### Requirement
Your output should be the entries below, from the first line up to and including the line with "simply add them.", reproduced exactly and with no other lines.

(Stored data)
=== Begin Enclosure ===

### src/rtl/piece_geometry.sv
// Pure row/column geometry for one piece moving from one square to another:
// shape legality, whether the piece slides, the per-square step and the path length.
module piece_geometry
  import chess_pkg::*;
(
  input  logic [SLICE_W-1:0] piece,
  input  logic [SQ_W-1:0]    from,
  input  logic [SQ_W-1:0]    to,
  output logic               geometry_ok,
  output logic               sliding,
  output logic               capture_only,
  output logic [SQ_W-1:0]    step,
  output logic [2:0]         n_mid
);
  logic [ROW_W-1:0] fr, tr;
  logic [COL_W-1:0] fc, tc;
  logic [2:0]       adr, adc, span;
  logic             white, ahead, pawn_row;
  logic             push1, push2, diag_step;
  logic [SQ_W-1:0]  row_step, col_step;
  piece_e           kind;

  assign fr   = from[5:3];
  assign fc   = from[2:0];
  assign tr   = to[5:3];
  assign tc   = to[2:0];
  assign adr  = abs_diff(fr, tr);
  assign adc  = abs_diff(fc, tc);
  assign span = (adr > adc) ? adr : adc;
  assign kind = piece_e'(piece[2:0]);

  assign white    = ~piece[COLOR_BIT];
  assign ahead    = white ? (tr > fr) : (tr < fr);
  assign pawn_row = white ? (fr == 3'd1) : (fr == 3'd6);

  assign push1     = (adc == 3'd0) && ahead && (adr == 3'd1);
  assign push2     = (adc == 3'd0) && ahead && (adr == 3'd2) && pawn_row;
  assign diag_step = (adc == 3'd1) && ahead && (adr == 3'd1);

  // Offsets are two's complement mod 64 so the walker can simply add them.
  assign row_step = (tr > fr) ? 6'd8 : (tr < fr) ? 6'd56 : 6'd0;
  assign col_step = (tc > fc) ? 6'd1 : (tc < fc) ? 6'd63 : 6'd0;
  assign step     = row_step + col_step;

  always_comb begin
    // NOTE: every output gets a default first so no branch can infer a latch.
    geometry_ok  = 1'b0;
    sliding      = 1'b0;
    capture_only = 1'b0;
    n_mid        = 3'd0;
    case (kind)
      P_PAWN: begin
        geometry_ok  = push1 | push2 | diag_step;
        capture_only = diag_step;
        n_mid        = push2 ? 3'd1 : 3'd0;
      end
      P_KNIGHT: geometry_ok = ((adr == 3'd1) && (adc == 3'd2)) || ((adr == 3'd2) && (adc == 3'd1));
      P_BISHOP: begin
        geometry_ok = (adr == adc);
        sliding     = 1'b1;
      end
      P_ROOK: begin
        geometry_ok = (adr == 3'd0) || (adc == 3'd0);
        sliding     = 1'b1;
      end
      P_QUEEN: begin
        geometry_ok = (adr == 3'd0) || (adc == 3'd0) || (adr == adc);
        sliding     = 1'b1;
      end
      P_KING:  geometry_ok = (span == 3'd1);
      default: geometry_ok = 1'b0;
    endcase
    if (sliding && span != 3'd0) n_mid = span - 3'd1;
  end

endmodule
### config.mk
export PLATFORM = sky130hd
export DESIGN_NAME = mul_div_unit
export DESIGN_NICKNAME = d
export VERILOG_FILES = /design/src/rtl/mul_div_unit.sv
export SDC_FILE = /design/constraint.sdc
export NUM_CORES = 1
export LEC_CHECK = 0
export BUFFER_PORTS_ARGS = -buffer_cell sky130_fd_sc_hd__buf_4
export CORE_MARGIN = 2
export CORE_UTILIZATION = 50
export DETAILED_ROUTE_END_ITERATION = 16
export GPL_TIMING_DRIVEN = 0
export PLACE_DENSITY = 0.73
export SLEW_MARGIN = 20
export SYNTH_ARGS = -nofsm -noshare
export SYNTH_HDL_FRONTEND = slang
export SYNTH_SLANG_ARGS = --single-unit
### constraint.sdc
create_clock -name clk -period 4.95 [get_ports clk]
set_input_delay 0.495 -clock clk [delete_from_list [all_inputs] [get_ports clk]]
set_output_delay 0.495 -clock clk [all_outputs]
set_load 0.1 [all_outputs]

=== End Enclosure ===

### Written solution
### src/rtl/piece_geometry.sv
// Pure row/column geometry for one piece moving from one square to another:
// shape legality, whether the piece slides, the per-square step and the path length.
module piece_geometry
  import chess_pkg::*;
(
  input  logic [SLICE_W-1:0] piece,
  input  logic [SQ_W-1:0]    from,
  input  logic [SQ_W-1:0]    to,
  output logic               geometry_ok,
  output logic               sliding,
  output logic               capture_only,
  output logic [SQ_W-1:0]    step,
  output logic [2:0]         n_mid
);
  logic [ROW_W-1:0] fr, tr;
  logic [COL_W-1:0] fc, tc;
  logic [2:0]       adr, adc, span;
  logic             white, ahead, pawn_row;
  logic             push1, push2, diag_step;
  logic [SQ_W-1:0]  row_step, col_step;
  piece_e           kind;

  assign fr   = from[5:3];
  assign fc   = from[2:0];
  assign tr   = to[5:3];
  assign tc   = to[2:0];
  assign adr  = abs_diff(fr, tr);
  assign adc  = abs_diff(fc, tc);
  assign span = (adr > adc) ? adr : adc;
  assign kind = piece_e'(piece[2:0]);

  assign white    = ~piece[COLOR_BIT];
  assign ahead    = white ? (tr > fr) : (tr < fr);
  assign pawn_row = white ? (fr == 3'd1) : (fr == 3'd6);

  assign push1     = (adc == 3'd0) && ahead && (adr == 3'd1);
  assign push2     = (adc == 3'd0) && ahead && (adr == 3'd2) && pawn_row;
  assign diag_step = (adc == 3'd1) && ahead && (adr == 3'd1);

  // Offsets are two's complement mod 64 so the walker can simply add them.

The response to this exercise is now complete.